Nuovi indizi per svelare i misteri di Stonehenge

Nei pressi di Amesbury nello Wiltshire, in Inghilterra, a circa 13 chilometri a nord-ovest di Salisbury, sulla piana omonima, sorge Stonehenge, un sito neolitico famoso in tutto il mondo per il suo fascino e per i misteri che nasconde. Vari ricercatori hanno da sempre instaurato dibattiti per conoscerne il reale significato, tra teorie fantasiose e analisi scientifiche. Sono stati molti i libri e le opere realizzate in suo favore, così come sono milioni le persone che ogni anno si recano sul posto per ammirare il complesso, e tante sono le teorie riguardanti la funzione del sito. Come hanno fatto a trasportare pietre così pesanti nel 3200 a.C., ossia nel periodo in cui probabilmente vennero costruite le piramidi egiziane, è soltanto una delle domande a cui l’umanità non sa rispondere. Si è pensato che il sito fosse oltre che un luogo di culto, un grande calendario, realizzato dopo una paziente osservazione del cielo. Certamente si è notato come avesse molti riferimenti al cammino del Sole e della Luna e le direzioni degli allineamenti tra le varie pietre coincidono con alcuni punti della volta celeste, che corrispondono ad eventi periodici come il sorgere ed il tramontare del Sole ai solstizi. Recentemente però, un team internazionale di archeologi potrebbe chiarire almeno in parte il mistero che ancora oggi aleggia intorno a Stonehenge: a quando risale la datazione delle pietre megalitiche? E perché furono erette? Secondo Henry Chapman dell’Università di Birmingham, il sito di Stonehenge potrebbe essere stato un luogo sacro già 500 anni prima della costruzione dei cerchi di pietre.

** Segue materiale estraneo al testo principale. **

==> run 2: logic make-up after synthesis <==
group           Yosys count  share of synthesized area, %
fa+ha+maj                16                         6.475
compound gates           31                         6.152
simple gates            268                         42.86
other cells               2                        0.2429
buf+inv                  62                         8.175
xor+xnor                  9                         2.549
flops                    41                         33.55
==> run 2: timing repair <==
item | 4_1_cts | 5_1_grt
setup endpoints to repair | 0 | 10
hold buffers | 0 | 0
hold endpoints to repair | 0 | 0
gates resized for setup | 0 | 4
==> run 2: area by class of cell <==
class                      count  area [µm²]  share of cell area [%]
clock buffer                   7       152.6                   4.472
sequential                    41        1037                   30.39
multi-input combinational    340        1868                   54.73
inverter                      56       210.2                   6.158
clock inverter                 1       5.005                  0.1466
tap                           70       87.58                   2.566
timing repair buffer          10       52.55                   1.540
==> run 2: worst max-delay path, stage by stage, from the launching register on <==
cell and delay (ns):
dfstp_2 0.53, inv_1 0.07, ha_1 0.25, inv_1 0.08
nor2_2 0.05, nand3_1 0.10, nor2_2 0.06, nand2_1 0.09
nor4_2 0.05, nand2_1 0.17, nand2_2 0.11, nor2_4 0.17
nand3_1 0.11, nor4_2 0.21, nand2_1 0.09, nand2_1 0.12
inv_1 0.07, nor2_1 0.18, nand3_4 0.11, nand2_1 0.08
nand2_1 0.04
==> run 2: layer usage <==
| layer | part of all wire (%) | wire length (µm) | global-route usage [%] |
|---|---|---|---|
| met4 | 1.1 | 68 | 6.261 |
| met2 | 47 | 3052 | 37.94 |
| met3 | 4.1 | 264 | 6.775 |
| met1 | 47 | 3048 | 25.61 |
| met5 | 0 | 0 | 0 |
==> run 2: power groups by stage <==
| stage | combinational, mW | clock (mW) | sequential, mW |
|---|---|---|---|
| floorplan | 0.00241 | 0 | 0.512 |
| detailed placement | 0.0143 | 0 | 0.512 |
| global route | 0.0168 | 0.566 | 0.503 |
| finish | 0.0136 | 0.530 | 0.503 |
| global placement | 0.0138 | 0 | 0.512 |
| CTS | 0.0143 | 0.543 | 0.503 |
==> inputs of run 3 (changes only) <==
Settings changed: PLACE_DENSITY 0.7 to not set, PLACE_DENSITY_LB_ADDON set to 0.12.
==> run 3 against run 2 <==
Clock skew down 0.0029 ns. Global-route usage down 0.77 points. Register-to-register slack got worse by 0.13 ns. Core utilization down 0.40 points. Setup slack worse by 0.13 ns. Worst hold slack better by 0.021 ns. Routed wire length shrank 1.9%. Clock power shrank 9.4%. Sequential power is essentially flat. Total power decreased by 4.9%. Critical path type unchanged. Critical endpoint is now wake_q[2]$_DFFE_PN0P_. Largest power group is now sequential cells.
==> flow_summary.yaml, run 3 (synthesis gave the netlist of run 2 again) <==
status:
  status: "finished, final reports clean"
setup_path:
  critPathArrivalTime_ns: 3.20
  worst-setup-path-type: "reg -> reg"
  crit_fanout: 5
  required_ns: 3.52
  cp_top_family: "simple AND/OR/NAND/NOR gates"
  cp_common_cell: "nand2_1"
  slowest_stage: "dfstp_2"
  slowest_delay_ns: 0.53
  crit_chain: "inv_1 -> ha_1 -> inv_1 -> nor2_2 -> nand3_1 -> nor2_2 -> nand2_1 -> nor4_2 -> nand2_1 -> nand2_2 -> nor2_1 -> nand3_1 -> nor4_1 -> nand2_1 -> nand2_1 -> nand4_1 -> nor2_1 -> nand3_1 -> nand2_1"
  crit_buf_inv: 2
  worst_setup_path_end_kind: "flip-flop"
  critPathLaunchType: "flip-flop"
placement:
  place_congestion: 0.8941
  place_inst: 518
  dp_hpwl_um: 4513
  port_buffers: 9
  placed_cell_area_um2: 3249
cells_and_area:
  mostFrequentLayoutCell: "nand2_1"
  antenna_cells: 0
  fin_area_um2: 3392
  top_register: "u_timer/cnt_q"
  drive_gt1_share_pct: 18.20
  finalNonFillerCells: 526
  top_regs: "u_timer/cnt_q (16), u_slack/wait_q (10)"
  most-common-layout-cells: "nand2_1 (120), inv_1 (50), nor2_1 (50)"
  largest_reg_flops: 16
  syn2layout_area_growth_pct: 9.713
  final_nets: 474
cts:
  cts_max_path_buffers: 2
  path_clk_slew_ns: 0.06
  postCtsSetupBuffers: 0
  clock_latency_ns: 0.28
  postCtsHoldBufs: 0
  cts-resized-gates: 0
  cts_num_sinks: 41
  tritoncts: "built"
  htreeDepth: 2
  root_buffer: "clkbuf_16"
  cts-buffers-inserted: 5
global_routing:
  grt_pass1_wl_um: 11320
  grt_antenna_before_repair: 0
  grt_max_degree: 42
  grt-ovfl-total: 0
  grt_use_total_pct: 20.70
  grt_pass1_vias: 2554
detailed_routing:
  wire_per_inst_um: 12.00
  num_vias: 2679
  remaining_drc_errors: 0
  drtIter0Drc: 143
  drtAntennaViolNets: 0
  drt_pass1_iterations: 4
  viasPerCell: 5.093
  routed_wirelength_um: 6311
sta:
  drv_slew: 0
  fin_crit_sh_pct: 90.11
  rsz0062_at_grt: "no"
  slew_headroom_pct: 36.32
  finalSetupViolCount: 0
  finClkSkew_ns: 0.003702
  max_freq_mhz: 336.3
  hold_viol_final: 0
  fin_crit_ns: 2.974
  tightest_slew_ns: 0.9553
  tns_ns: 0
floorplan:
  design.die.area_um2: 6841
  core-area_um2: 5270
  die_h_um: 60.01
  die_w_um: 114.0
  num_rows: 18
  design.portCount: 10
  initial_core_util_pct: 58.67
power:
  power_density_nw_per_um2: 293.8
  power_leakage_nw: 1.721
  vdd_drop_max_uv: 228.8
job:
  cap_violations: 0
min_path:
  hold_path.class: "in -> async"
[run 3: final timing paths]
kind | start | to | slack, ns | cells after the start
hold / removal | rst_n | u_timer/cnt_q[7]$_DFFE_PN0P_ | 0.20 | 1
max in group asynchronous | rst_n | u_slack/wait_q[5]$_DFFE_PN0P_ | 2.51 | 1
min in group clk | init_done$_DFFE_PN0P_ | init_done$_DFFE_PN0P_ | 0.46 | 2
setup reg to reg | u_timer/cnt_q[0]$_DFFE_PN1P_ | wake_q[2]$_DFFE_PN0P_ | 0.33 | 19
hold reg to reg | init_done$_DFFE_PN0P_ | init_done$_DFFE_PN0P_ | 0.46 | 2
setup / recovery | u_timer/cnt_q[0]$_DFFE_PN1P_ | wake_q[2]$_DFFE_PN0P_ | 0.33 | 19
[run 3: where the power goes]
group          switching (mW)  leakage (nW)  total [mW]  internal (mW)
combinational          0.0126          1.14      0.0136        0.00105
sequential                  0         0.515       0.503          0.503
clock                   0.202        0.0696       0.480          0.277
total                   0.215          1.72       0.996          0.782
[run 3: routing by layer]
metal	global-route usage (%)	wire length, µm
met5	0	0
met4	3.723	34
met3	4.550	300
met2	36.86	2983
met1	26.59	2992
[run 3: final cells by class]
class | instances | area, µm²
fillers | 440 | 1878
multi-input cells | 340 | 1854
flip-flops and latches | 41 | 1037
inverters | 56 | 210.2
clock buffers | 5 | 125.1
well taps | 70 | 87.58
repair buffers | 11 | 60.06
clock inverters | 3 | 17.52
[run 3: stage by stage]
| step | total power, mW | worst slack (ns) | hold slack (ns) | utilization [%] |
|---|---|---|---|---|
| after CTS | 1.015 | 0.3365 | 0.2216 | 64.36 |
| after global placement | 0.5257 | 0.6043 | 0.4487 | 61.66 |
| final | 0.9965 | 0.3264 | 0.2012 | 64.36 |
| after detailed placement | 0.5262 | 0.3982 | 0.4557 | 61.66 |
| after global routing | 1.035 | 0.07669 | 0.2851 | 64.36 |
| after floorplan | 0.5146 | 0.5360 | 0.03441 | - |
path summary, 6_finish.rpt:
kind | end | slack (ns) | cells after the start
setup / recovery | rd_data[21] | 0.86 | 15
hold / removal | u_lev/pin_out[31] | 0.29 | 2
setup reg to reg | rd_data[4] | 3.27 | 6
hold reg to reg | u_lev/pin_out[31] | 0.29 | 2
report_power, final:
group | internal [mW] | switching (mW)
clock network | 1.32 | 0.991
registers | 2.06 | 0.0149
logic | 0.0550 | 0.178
**src/rtl/emac_irq_pkg.sv**
```systemverilog
package emac_irq_pkg;
   localparam int unsigned OFS_STATUS = 0;
   localparam int unsigned OFS_MASK   = 4;
   localparam int unsigned OFS_ACK    = 8;
   localparam int unsigned TXERR_IDX  = 1;

   typedef enum logic [1:0] {
      SEL_NONE,
      SEL_STATUS,
      SEL_MASK,
      SEL_ACK
   } reg_sel_e;
endpackage

```
**src/rtl/emac_irq_regif.sv**
```systemverilog
module emac_irq_regif
   import emac_irq_pkg::*;
#(
   parameter int unsigned ADDR_W  = 4,
   parameter int unsigned DATA_W  = 32,
   parameter int unsigned NUM_SRC = 7
) (
   input  logic [ADDR_W-1:0]  addr,
   input  logic               wr,
   input  logic [DATA_W-1:0]  wdata,
   input  logic [NUM_SRC-1:0] status,
   input  logic [NUM_SRC-1:0] mask,
   output logic               mask_we,
   output logic [NUM_SRC-1:0] mask_wdata,
   output logic [NUM_SRC-1:0] ack_vec,
   output logic [DATA_W-1:0]  rdata
);
   reg_sel_e sel;

   always_comb begin
      if (addr == ADDR_W'(OFS_STATUS))    sel = SEL_STATUS;
      else if (addr == ADDR_W'(OFS_MASK)) sel = SEL_MASK;
      else if (addr == ADDR_W'(OFS_ACK))  sel = SEL_ACK;
      else                                sel = SEL_NONE;
   end

   assign mask_we    = wr && (sel == SEL_MASK);
   assign mask_wdata = wdata[NUM_SRC-1:0];
   assign ack_vec    = (wr && (sel == SEL_ACK)) ? wdata[NUM_SRC-1:0] : '0;

   always_comb begin
      rdata = '0;
      case (sel)
         SEL_STATUS: rdata[NUM_SRC-1:0] = status;
         SEL_MASK:   rdata[NUM_SRC-1:0] = mask;
         default:    rdata = '0;
      endcase
   end

   generate
      if (NUM_SRC < DATA_W) begin : g_hi
         logic unused_hi_bits;
         assign unused_hi_bits = ^wdata[DATA_W-1:NUM_SRC];
      end
   endgenerate
endmodule

```
**src/rtl/emac_irq_mask_reg.sv**
```systemverilog
module emac_irq_mask_reg #(
   parameter int unsigned NUM_SRC = 7
) (
   input  logic               clk,
   input  logic               rst_n,
   input  logic               we,
   input  logic [NUM_SRC-1:0] wdata,
   output logic [NUM_SRC-1:0] mask
);
   always_ff @(posedge clk or negedge rst_n) begin
      if (!rst_n)  mask <= '1;
      else if (we) mask <= wdata;
   end
endmodule

```
**src/rtl/emac_irq_status.sv**
```systemverilog
module emac_irq_status #(
   parameter int unsigned NUM_SRC = 7
) (
   input  logic               clk,
   input  logic               rst_n,
   input  logic [NUM_SRC-1:0] ev,
   input  logic [NUM_SRC-1:0] mask,
   input  logic [NUM_SRC-1:0] ack,
   output logic [NUM_SRC-1:0] status
);
   generate
      for (genvar i = 0; i < NUM_SRC; i++) begin : g_bit
         logic bit_q;
         // a qualified event outranks a same-cycle acknowledge
         always_ff @(posedge clk or negedge rst_n) begin
            if (!rst_n)                bit_q <= 1'b0;
            else if (ev[i] && mask[i]) bit_q <= 1'b1;
            else if (ack[i])           bit_q <= 1'b0;
         end
         assign status[i] = bit_q;
      end
   endgenerate
endmodule

```
**src/rtl/emac_irq_out.sv**
```systemverilog
module emac_irq_out
   import emac_irq_pkg::*;
#(
   parameter int unsigned NUM_SRC = 7,
   parameter bit          IRQ_REG = 1'b0
) (
   input  logic               clk,
   input  logic               rst_n,
   input  logic [NUM_SRC-1:0] status,
   input  logic [NUM_SRC-1:0] ack_vec,
   output logic               irq,
   output logic               tx_ptr_rst
);
   generate
      if (IRQ_REG) begin : g_irq_reg
         logic irq_q;
         always_ff @(posedge clk or negedge rst_n) begin
            if (!rst_n) irq_q <= 1'b0;
            else        irq_q <= |status;
         end
         assign irq = irq_q;
      end else begin : g_irq_comb
         assign irq = |status;
      end
   endgenerate

   always_ff @(posedge clk or negedge rst_n) begin
      if (!rst_n) tx_ptr_rst <= 1'b0;
      else        tx_ptr_rst <= ack_vec[TXERR_IDX];
   end
endmodule

```
**src/rtl/emac_irq_ctrl.sv**
```systemverilog
module emac_irq_ctrl
   import emac_irq_pkg::*;
#(
   parameter int unsigned ADDR_W  = 4,
   parameter int unsigned DATA_W  = 32,
   parameter int unsigned NUM_SRC = 7,
   parameter bit          IRQ_REG = 1'b0
) (
   input  logic               clk,
   input  logic               rst_n,
   input  logic [ADDR_W-1:0]  bus_addr,
   input  logic               bus_wr,
   input  logic [DATA_W-1:0]  bus_wdata,
   output logic [DATA_W-1:0]  bus_rdata,
   input  logic [NUM_SRC-1:0] ev_i,
   output logic               irq_o,
   output logic               tx_ptr_rst_o
);
   generate
      if (NUM_SRC > DATA_W) begin : g_bad_width
         $error("NUM_SRC must not exceed DATA_W");
      end
      if (NUM_SRC <= TXERR_IDX) begin : g_bad_src
         $error("NUM_SRC must include the transmit error source");
      end
      if (ADDR_W < 4) begin : g_bad_addr
         $error("ADDR_W must reach offset 0x8");
      end
   endgenerate

   logic [NUM_SRC-1:0] mask_q;
   logic [NUM_SRC-1:0] status_q;
   logic [NUM_SRC-1:0] ack_vec;
   logic [NUM_SRC-1:0] mask_wdata;
   logic               mask_we;

   emac_irq_regif #(
      .ADDR_W (ADDR_W),
      .DATA_W (DATA_W),
      .NUM_SRC(NUM_SRC)
   ) u_regif (
      .addr      (bus_addr),
      .wr        (bus_wr),
      .wdata     (bus_wdata),
      .status    (status_q),
      .mask      (mask_q),
      .mask_we   (mask_we),
      .mask_wdata(mask_wdata),
      .ack_vec   (ack_vec),
      .rdata     (bus_rdata)
   );

   emac_irq_mask_reg #(
      .NUM_SRC(NUM_SRC)
   ) u_mask (
      .clk  (clk),
      .rst_n(rst_n),
      .we   (mask_we),
      .wdata(mask_wdata),
      .mask (mask_q)
   );

   emac_irq_status #(
      .NUM_SRC(NUM_SRC)
   ) u_status (
      .clk   (clk),
      .rst_n (rst_n),
      .ev    (ev_i),
      .mask  (mask_q),
      .ack   (ack_vec),
      .status(status_q)
   );

   emac_irq_out #(
      .NUM_SRC(NUM_SRC),
      .IRQ_REG(IRQ_REG)
   ) u_out (
      .clk       (clk),
      .rst_n     (rst_n),
      .status    (status_q),
      .ack_vec   (ack_vec),
      .irq       (irq_o),
      .tx_ptr_rst(tx_ptr_rst_o)
   );
endmodule

```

Le evidenze fossili sembrebbero confermare che l’intera zona era dedicata al culto del Sole già in epoca preistorica: le ricerche hanno infatti portato alla ricostruzione dei percorsi di alcune processioni e altri rituali che venivano svolti a nord di Stonehenge. Analizzando con speciali radar il sottosuolo attorno al sito neolitico, gli archeologi hanno identificato due grandi camere allineate lungo un perfetto asse est-ovest che passa attraeverso la Pietra del Tallone, una grande pietra alta circa 5 metri collocata all’estremità del complesso, e attraverso il centro esatto di Stonehenge. Le probabilità che questo allineamento sia casuale sono assai ridotte e secondo gli archeologi seguirebbe il percorso ideale di una processione religiosa dedicata al Sole che si svolge il giorno dell’solstizio d’estate, quando a mezzogiorno la nostra stella è nel punto più alto del suo percorso. Questo studio quindi confermerebbe i legami di Stonehenge con il culto del Sole. “Lo studio in corso a Stonehenge è il più grande mai condotto al mondo con queste tecniche” spiega il Professor Vince Gaffney, direttore del progetto. L’operazione durerà ancora due anni,  e coinvolgerà un’area di 10 km quadrati attorno al sito principale: ogni metro quadro di terreno verrà sondato fino a 2 metri di profondità e i ricercatori si aspettano di trovare altre decine, se non centinaia, di pozzi, camere interrate e altri segreti.